# [WHAT NEEDS TO BE DONE]
Below are some entries; state how many of their lines include the word "such" and give no more than that number.

*** DATASET CONTENT ***

### src/rtl/decode_cycle.sv
// RV32I decode stage: control decode, register file with write-through reads,
// immediate generation and the ID/EX pipeline register with flush.
module decode_cycle #(
    parameter int XLEN  = 32,
    parameter int NREGS = 32
) (
    input  logic                     clk,
    input  logic                     rst,
    input  logic [31:0]              InstrD,
    input  logic [XLEN-1:0]          PCD,
    input  logic [XLEN-1:0]          PCPlus4D,
    input  logic                     FlushE,
    input  logic                     RegWriteW,
    input  logic [$clog2(NREGS)-1:0] RdW,
    input  logic [XLEN-1:0]          ResultW,
    output logic                     RegWriteE,
    output logic [1:0]               ResultSrcE,
    output logic                     MemWriteE,
    output logic                     JumpE,
    output logic                     BranchE,
    output logic [2:0]               ALUControlE,
    output logic                     ALUSrcE,
    output logic [XLEN-1:0]          RD1E,
    output logic [XLEN-1:0]          RD2E,
    output logic [XLEN-1:0]          ImmExtE,
    output logic [$clog2(NREGS)-1:0] Rs1E,
    output logic [$clog2(NREGS)-1:0] Rs2E,
    output logic [$clog2(NREGS)-1:0] RdE,
    output logic [XLEN-1:0]          PCE,
    output logic [XLEN-1:0]          PCPlus4E
);
    localparam int AW = $clog2(NREGS);

    localparam logic [6:0] OP_LW   = 7'b0000011;
    localparam logic [6:0] OP_SW   = 7'b0100011;
    localparam logic [6:0] OP_R    = 7'b0110011;
    localparam logic [6:0] OP_IALU = 7'b0010011;
    localparam logic [6:0] OP_BEQ  = 7'b1100011;
    localparam logic [6:0] OP_JAL  = 7'b1101111;

    localparam logic [2:0] ALU_ADD = 3'b000;
    localparam logic [2:0] ALU_SUB = 3'b001;
    localparam logic [2:0] ALU_AND = 3'b010;
    localparam logic [2:0] ALU_OR  = 3'b011;
    localparam logic [2:0] ALU_SLT = 3'b101;

    typedef enum logic [2:0] {
        IMM_NONE,
        IMM_I,
        IMM_S,
        IMM_B,
        IMM_J
    } imm_sel_t;

    logic [6:0]    op;
    logic [2:0]    f3;
    logic          f7b5;
    logic [AW-1:0] rs1, rs2, rd;

    assign op   = InstrD[6:0];
    assign f3   = InstrD[14:12];
    assign f7b5 = InstrD[30];
    assign rs1  = InstrD[19:15];
    assign rs2  = InstrD[24:20];
    assign rd   = InstrD[11:7];

    logic       reg_write, alu_src, mem_write, branch, jump;
    logic [1:0] result_src, alu_op;
    imm_sel_t   imm_sel;

    // Unknown opcodes fall through with every control low, acting as a bubble.
    always_comb begin
        reg_write  = 1'b0;
        alu_src    = 1'b0;
        mem_write  = 1'b0;
        branch     = 1'b0;
        jump       = 1'b0;
        result_src = 2'b00;
        alu_op     = 2'b00;
        imm_sel    = IMM_NONE;
        case (op)
            OP_LW: begin
                reg_write  = 1'b1;
                imm_sel    = IMM_I;
                alu_src    = 1'b1;
                result_src = 2'b01;
            end
            OP_SW: begin
                imm_sel   = IMM_S;
                alu_src   = 1'b1;
                mem_write = 1'b1;
            end
            OP_R: begin
                reg_write = 1'b1;
                alu_op    = 2'b10;
            end
            OP_IALU: begin
                reg_write = 1'b1;
                imm_sel   = IMM_I;
                alu_src   = 1'b1;
                alu_op    = 2'b10;
            end
            OP_BEQ: begin
                imm_sel = IMM_B;
                branch  = 1'b1;
                alu_op  = 2'b01;
            end
            OP_JAL: begin
                reg_write  = 1'b1;
                imm_sel    = IMM_J;
                result_src = 2'b10;
                jump       = 1'b1;
            end
            default: ;
        endcase
    end

    logic [2:0] alu_control;

    always_comb begin
        alu_control = ALU_ADD;
        case (alu_op)
            2'b01: alu_control = ALU_SUB;
            2'b10: begin
                case (f3)
                    3'b000:  alu_control = (op[5] & f7b5) ? ALU_SUB : ALU_ADD;
                    3'b010:  alu_control = ALU_SLT;
                    3'b110:  alu_control = ALU_OR;
                    3'b111:  alu_control = ALU_AND;
                    default: alu_control = ALU_ADD;
                endcase
            end
            default: alu_control = ALU_ADD;
        endcase
    end

    logic [XLEN-1:0] imm_ext;

    always_comb begin
        imm_ext = '0;
        case (imm_sel)
            IMM_I: imm_ext = {{(XLEN-12){InstrD[31]}}, InstrD[31:20]};
            IMM_S: imm_ext = {{(XLEN-12){InstrD[31]}}, InstrD[31:25], InstrD[11:7]};
            IMM_B: imm_ext = {{(XLEN-12){InstrD[31]}}, InstrD[7], InstrD[30:25],
                              InstrD[11:8], 1'b0};
            IMM_J: imm_ext = {{(XLEN-20){InstrD[31]}}, InstrD[19:12], InstrD[20],
                              InstrD[30:21], 1'b0};
            default: imm_ext = '0;
        endcase
    end

    logic [XLEN-1:0] regs_q [NREGS];

    always_ff @(posedge clk or negedge rst) begin
        if (!rst) begin
            for (int i = 0; i < NREGS; i++) regs_q[i] <= '0;
        end else if (RegWriteW && (RdW != '0)) begin
            regs_q[RdW] <= ResultW;
        end
    end

    // Writeback data bypasses the array so a same-cycle read sees it.
    function automatic logic [XLEN-1:0] read_port(input logic [AW-1:0] addr);
        if (addr == '0)
            return '0;
        else if (RegWriteW && (RdW == addr))
            return ResultW;
        else
            return regs_q[addr];
    endfunction

    logic [XLEN-1:0] rd1, rd2;
    assign rd1 = read_port(rs1);
    assign rd2 = read_port(rs2);

    logic            reg_write_d, mem_write_d, jump_d, branch_d, alu_src_d;
    logic [1:0]      result_src_d;
    logic [2:0]      alu_control_d;
    logic [XLEN-1:0] rd1_d, rd2_d, imm_ext_d, pc_d, pc_plus4_d;
    logic [AW-1:0]   rs1_d, rs2_d, rd_d;

    logic            reg_write_q, mem_write_q, jump_q, branch_q, alu_src_q;
    logic [1:0]      result_src_q;
    logic [2:0]      alu_control_q;
    logic [XLEN-1:0] rd1_q, rd2_q, imm_ext_q, pc_q, pc_plus4_q;
    logic [AW-1:0]   rs1_q, rs2_q, rd_q;

    // A flush loads an all-zero bubble, overriding the decoded instruction.
    always_comb begin
        reg_write_d   = 1'b0;
        mem_write_d   = 1'b0;
        jump_d        = 1'b0;
        branch_d      = 1'b0;
        alu_src_d     = 1'b0;
        result_src_d  = 2'b00;
        alu_control_d = 3'b000;
        rd1_d         = '0;
        rd2_d         = '0;
        imm_ext_d     = '0;
        pc_d          = '0;
        pc_plus4_d    = '0;
        rs1_d         = '0;
        rs2_d         = '0;
        rd_d          = '0;
        if (!FlushE) begin
            reg_write_d   = reg_write;
            mem_write_d   = mem_write;
            jump_d        = jump;
            branch_d      = branch;
            alu_src_d     = alu_src;
            result_src_d  = result_src;
            alu_control_d = alu_control;
            rd1_d         = rd1;
            rd2_d         = rd2;
            imm_ext_d     = imm_ext;
            pc_d          = PCD;
            pc_plus4_d    = PCPlus4D;
            rs1_d         = rs1;
            rs2_d         = rs2;
            rd_d          = rd;
        end
    end

    always_ff @(posedge clk or negedge rst) begin
        if (!rst) begin
            reg_write_q   <= 1'b0;
            mem_write_q   <= 1'b0;
            jump_q        <= 1'b0;
            branch_q      <= 1'b0;
            alu_src_q     <= 1'b0;
            result_src_q  <= 2'b00;
            alu_control_q <= 3'b000;
            rd1_q         <= '0;
            rd2_q         <= '0;
            imm_ext_q     <= '0;
            pc_q          <= '0;
            pc_plus4_q    <= '0;
            rs1_q         <= '0;
            rs2_q         <= '0;
            rd_q          <= '0;
        end else begin
            reg_write_q   <= reg_write_d;
            mem_write_q   <= mem_write_d;
            jump_q        <= jump_d;
            branch_q      <= branch_d;
            alu_src_q     <= alu_src_d;
            result_src_q  <= result_src_d;
            alu_control_q <= alu_control_d;
            rd1_q         <= rd1_d;
            rd2_q         <= rd2_d;
            imm_ext_q     <= imm_ext_d;
            pc_q          <= pc_d;
            pc_plus4_q    <= pc_plus4_d;
            rs1_q         <= rs1_d;
            rs2_q         <= rs2_d;
            rd_q          <= rd_d;
        end
    end

    assign RegWriteE   = reg_write_q;
    assign ResultSrcE  = result_src_q;
    assign MemWriteE   = mem_write_q;
    assign JumpE       = jump_q;
    assign BranchE     = branch_q;
    assign ALUControlE = alu_control_q;
    assign ALUSrcE     = alu_src_q;
    assign RD1E        = rd1_q;
    assign RD2E        = rd2_q;
    assign ImmExtE     = imm_ext_q;
    assign Rs1E        = rs1_q;
    assign Rs2E        = rs2_q;
    assign RdE         = rd_q;
    assign PCE         = pc_q;
    assign PCPlus4E    = pc_plus4_q;

endmodule
### config.mk
export PLATFORM = sky130hd
export DESIGN_NAME = decode_cycle
export DESIGN_NICKNAME = d
export VERILOG_FILES = /design/src/rtl/decode_cycle.sv
export SDC_FILE = /design/constraint.sdc
export NUM_CORES = 2
export LEC_CHECK = 0
export ABC_AREA = 1
export BUFFER_PORTS_ARGS = -buffer_cell sky130_fd_sc_hd__buf_4
export CAP_MARGIN = 20
export CORE_ASPECT_RATIO = 1.2
export CORE_MARGIN = 1
export CORE_UTILIZATION = 45
export DETAILED_ROUTE_END_ITERATION = 16
export PLACE_DENSITY = 0.6
export SYNTH_ARGS = -nofsm -noshare
export SYNTH_HDL_FRONTEND = slang
export SYNTH_SLANG_ARGS = --single-unit
### constraint.sdc
create_clock -name clk -period 1.2 [get_ports clk]
set_input_delay 0.24 -clock clk [delete_from_list [all_inputs] [get_ports clk]]
set_output_delay 0.24 -clock clk [all_outputs]
set_load 0.01 [all_outputs]
Word-level counts from Yosys, hierarchy flattened:

Cells that the tools add are included.

* $lt $le $gt $ge: 4
* eq/ne operators: 17
* muxes and demuxes: 40
* bitwise operators: 4
* reduce and logical (&&, ||, !) cells: 12

Operators by type and width (number)
* $bwmux 1024: 1
* $mux 32: 14
* $bmux 32 s5: 2
* $demux 32 s5: 1
* $pmux 32 s4: 1
* $pmux 3 s4: 2
* $ge 6x6->1 const B: 3
* $not 5->6: 3
* $mux 5: 3
* $eq 7x6->1 const B: 2
* $eq 7x7->1 const B: 2
* $mux 1: 11
* $eq 5x5->1: 2
* $logic_not 5->1: 2
* $eq 3x2->1 const B: 3
* $eq 3x3->1 const B: 3
* $pmux 2 s2: 2
* $eq 7x2->1 const B: 1
* $eq 7x5->1 const B: 1
* $lt 6x1->1 const B: 1
* $pmux 3 s2: 1
* $reduce_bool 5->1: 1
* $logic_and 1x1->1: 4
* $reduce_or 2->1: 2
* other kinds (9): 9

* register bits: 1209
* input bits: 137
* output and inout port bits: 185

Depth between registers and ports, before layout:

* word-level depth: 7
* mapped depth: 13

Worst setup path before layout:

Ideal clock, no wire load.

* kind: input port to flip-flop
* from: in InstrD[20]
* to: reg rd2_q[27] (netlist: RD2E[27])
* setup time: 0.121 ns
* data arrival time: 1.533 ns
* path slack: -0.454 ns
* cell stages on the path: 13
* path buffers: 3
* cell sequence: clkbuf_1 > inv_2 > clkbuf_1 > clkbuf_1 > nand2_1 > nand3_1 > nand3_1 > nand2_1 > nand2_1 > nand2_1 > nor2_1 > nor2_1 > nor2_1

* longest elaborated chain between the ends: 7

Ends and longest elaborated chain
* from (decl): RTL line 9 `input logic [31:0] InstrD,`
* $not 5->6 (not written as such): RTL line 169 `return regs_q[addr];`
* $bmux 32 s5: RTL line 169
* $mux 32 (not written as such) (2 in series): RTL line 169
* $mux 32: RTL line 166 `else if (RegWriteW && (RdW == addr))`
* $mux 32 (*): RTL line 164 `if (addr == '0)`
* $mux 32 (*): RTL line 205 `if (!FlushE) begin`
* via rd2_d[27]: RTL line 179 `logic [XLEN-1:0] rd1_d, rd2_d, imm_ext_d, pc_d, pc_plus4_d;`
* to (signal assigned): RTL line 250 `rd2_q <= rd2_d;`
* to (decl): RTL line 185 `logic [XLEN-1:0] rd1_q, rd2_q, imm_ext_q, pc_q, pc_plus4_q;`

Mark *: on every way through the listed nets, which the timed path passes. The rest lies on a longest branch. The select of a mux whose other input is x is not followed.
A chain may end at the register's enable or synchronous reset.

==> results.toml <==
[status]
result_of_the_run = "complete, but fails checks"
violations = "negative hold slack, negative setup slack"

[drt]
wire_per_inst_um = 23.0
route.final.wire_length_um = 277000
dr.pass1.iters = 8
antenna_violating_nets_post_route = 0
post-route-drc-count = 0
num_vias = 69100
detail_route.iter0.violations = 8488
avgViaCountPerCell = 5.76

[synth]
synth-edff-count = 0
postSynthNetCount = 9392
synthTopCellsByCount = "3,174 x nand2_1, 1,198 x dfrtp_1, 1,151 x o21ai_0, 1,072 x nand3_1, 783 x inv_1"
asyncSetResetFlopFracSynth = 1.00
synth_flop_cell = "dfrtp_1"
yosys-top-cells-area = "dfrtp_1 47%, nand2_1 19%, o21ai_0 8.9%"
most_common_cell_in_the_synthesized_netlist = "nand2_1"
complex_gate_fraction_of_the_synthesized_area = 0.135
netlist_area_mm2 = 0.0644
synthXorXnorAreaFrac = 0
synth-simple-area-share = 0.304
ys_ff_latch = 1198
synth_top_cell_area_share = 0.466
yosysTopAreaCell = "dfrtp_1"
syn_avg_cell_area_um2 = 6.96
synthAdderAreaFrac = 0.000389
synth.yosys.warnings = 0
synth.distinct_cells = 30
synth-seq-area-share = 0.466
syn-instance-count = 9253
muxShareOfSynthArea = 0
synth_top_family_by_area = "simple AND/OR/NAND/NOR gates"

[cts]
cts_root_buffer = "clkbuf_16"
worstSkewPairLatency_ns = 0.80
h-tree-depth = 4
path_clk_slew_ns = 0.06
tritoncts = "done"
clk_path_buf_depth = 3
numClockSinks = 1198
cts_inserted_buffers = 133

[power_and_ir_drop]
peakVddDrop_mv = 1.53
power_frac_clock = 0.343
internal_power_mw = 85.4
fraction_of_power_consumed_by_sequential_logic = 0.419
power.density_mw_per_mm2 = 1470
power_switching_mw = 39.2
leakage_power_figure_nw = 41.7
combinationalPowerShare = 0.238
switching_share = 0.315

[cells_and_area]
final_cell_count_no_fill = 12000
layout-drive-gt1-share = 0.211
nets = 10200
flow.area_growth_from_synthesis_pct = 32.1
finalInstanceArea_mm2 = 0.0851

[sta]
hold-worst-slack_ns = -0.0481
rsz0062_at_grt = "true"
drv_slew = 0
finClkSkew_ns = 0.0267
hold_viol = 5
worst_slew_pin_slew_ns = 0.708
final_critical_path_setup_slack_ns = -0.492
fin_crit_ns = 1.69
period_share = 1.41
slew_headroom = 0.525
fmax_mhz = 591
report.final.setup_viol = 250

[critical_path]
kind_of_start_point_of_the_critical_path = "flop"
cp.required_ns = 0.96
cell_by_cell_trace_of_the_critical_path = "buf_6, buf_4"
timing.critical_path.arrival_ns = 1.45
critPathSlowestCell = "dfrtp_1"
worstSetupPathType = "flop to output port"
worstSetupEndpointType = "output port"
critical_path.max_fanout = 12
crit_path_max_incr_delay_ns = 0.37

[grt]
maximum_number_of_pins_on_one_net_before_global_route_repair = 87
globalRouteMet1Util = 0.499
antenna_found_initial = 9
grtUsageMet3 = 0.0713
grt_use_met2 = 0.584
grt_first_pass_wirelength_um = 410000
grt_pass1_vias = 64300
grt_overflow = 0
groute.usage.overall = 0.376
grt_most_used_layer = "met2"

[flow_run]
max-cap-violations = 0

[placement]
portBuffers = 321
globalplace.congestion = 0.932
detailedPlacementHpwl_um = 180000
dpl.cell_count = 11500
placement.cell_area_mm2 = 0.0763

[die]
ioPinCount = 322
core.rowCount = 151
floorplan.die.height_um = 416
core_area_mm2 = 0.142
die_width_um = 347
floorplan.initialDensity = 0.455
dieArea_mm2 = 0.145

[worst_hold_path]
hold_path_class = "primary input to flop"
## path summary, 6_finish.rpt
check / start / to / slack, ns / depth (start not counted)
max: ImmExtE[30]$_DFF_PN0_ / ImmExtE[26] / -0.49 / 2
min: InstrD[4] / RegWriteE$_DFF_PN0_ / -0.05 / 5
max reg2reg: regs_q[158]$_DFFE_PN0P_ / RD2E[30]$_DFF_PN0_ / -0.20 / 11
min reg2reg: regs_q[992]$_DFFE_PN0P_ / regs_q[992]$_DFFE_PN0P_ / 0.40 / 0
max in group asynchronous: rst / regs_q[555]$_DFFE_PN0P_ / 0.06 / 3
min in group asynchronous: rst / RdE[3]$_DFF_PN0_ / 0.14 / 3
## logic make-up after synthesis
group | after synthesis
AO/OA/AOI/OAI | 1660
adder cells (fa/ha/maj) | 2
buffers and inverters | 1578
flip-flops | 1198
AND/OR/NAND/NOR | 4815
## per-layer routing
layer / share of wire / vias to the layer above
li1: - / 31100
met1: 0.39 / 33000
met2: 0.45 / 4218
met3: 0.10 / 879
met4: 0.059 / 8
met5: 0.00017 / -
## repair_timing
item	CTS	global route
gates resized for setup	390	430
gates cloned	0	2
endpoints found under the hold margin	1746	5
setup endpoints to repair	239	275
pin swaps	201	412
hold buffers	121	2
buffers inserted	42	81
## metrics by stage
| stage | hold WS, ns | setup WS (ns) | power [mW] | setup TNS [ns] | utilization |
|---|---|---|---|---|---|
| 2_1_floorplan | -0.0556 | -0.198 | 66.8 | -92.55 | - |
| 3_3_place_gp | 0.100 | -0.786 | 78.2 | -505.01 | 0.539 |
| 3_5_place_dp | 0.101 | -0.769 | 78.9 | -524.84 | 0.539 |
| 4_1_cts | -0.0940 | -0.528 | 123 | -79.70 | 0.588 |
| 5_1_grt | -0.0366 | -0.532 | 131 | -82.00 | 0.601 |
| 6_report | -0.0481 | -0.492 | 125 | -71.79 | 0.601 |
## registers in the layout (all words and copies together), names as in the netlist, 2 cells and up
name / cells
regs_q: 1024
PCE: 32
PCPlus4E: 32
RD1E: 32
RD2E: 32
ImmExtE: 21
RdE: 5
Rs1E: 5
Rs2E: 5
ALUControlE: 3
ResultSrcE: 2
## cell usage in the layout, fill, tap and decap left out, types with 11 or more instances in the layout
| master | Yosys | final |
|---|---|---|
| clkbuf_8 | 0 | 24 |
| nand2_2 | 1 | 150 |
| nand3_1 | 1072 | 939 |
| o21ai_1 | 53 | 132 |
| dlygate4sd3_1 | 0 | 119 |
| dfrtp_1 | 1198 | 1178 |
| inv_1 | 783 | 666 |
| o21ai_0 | 1151 | 1065 |
| a21oi_2 | 0 | 73 |
| o211ai_1 | 152 | 152 |
| nor2_1 | 540 | 490 |
| nand2_4 | 0 | 11 |
| a21oi_1 | 290 | 217 |
| clkinv_2 | 0 | 21 |
| bufinv_16 | 0 | 11 |
| inv_2 | 12 | 121 |
| dfrtp_2 | 0 | 20 |
| buf_4 | 11 | 863 |
| clkbuf_1 | 598 | 23 |
| nand2_1 | 3174 | 3014 |
| nor2_2 | 3 | 31 |
| nand3_2 | 1 | 133 |
| buf_12 | 0 | 252 |
| clkbuf_16 | 0 | 142 |
| buf_6 | 0 | 213 |
| nor2_4 | 3 | 26 |
## power groups by stage
| stage | Combinational, mW | Sequential, mW | Clock, mW |
|---|---|---|---|
| 2_1_floorplan | 15.4 | 51.3 | 0 |
| 3_3_place_gp | 26.0 | 52.2 | 0 |
| 3_5_place_dp | 26.6 | 52.3 | 0 |
| 4_1_cts | 27.8 | 51.8 | 43.1 |
| 5_1_grt | 33.0 | 52.8 | 44.7 |
| 6_report | 29.7 | 52.2 | 42.7 |
## final cells by class
class | instances | area (um2)
sequential | 1198 | 30000
clock buffer | 188 | 3950
clock inverter | 42 | 517
multi-input combinational | 6478 | 30000
antenna | 4 | 10.0
timing repair buffer | 1454 | 15200
tap | 1836 | 2300
inverter | 798 | 3050
fill | 12600 | 56500
## worst max-delay path, delay by kind of cell, from the launching register on
family,cells,cell delay [ns]
DFF,1,0.37
buffers and inverters,2,0.28
Note: power is estimated with default switching activity, not from simulation.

***

# [ANSWER TO THIS EXERCISE]
2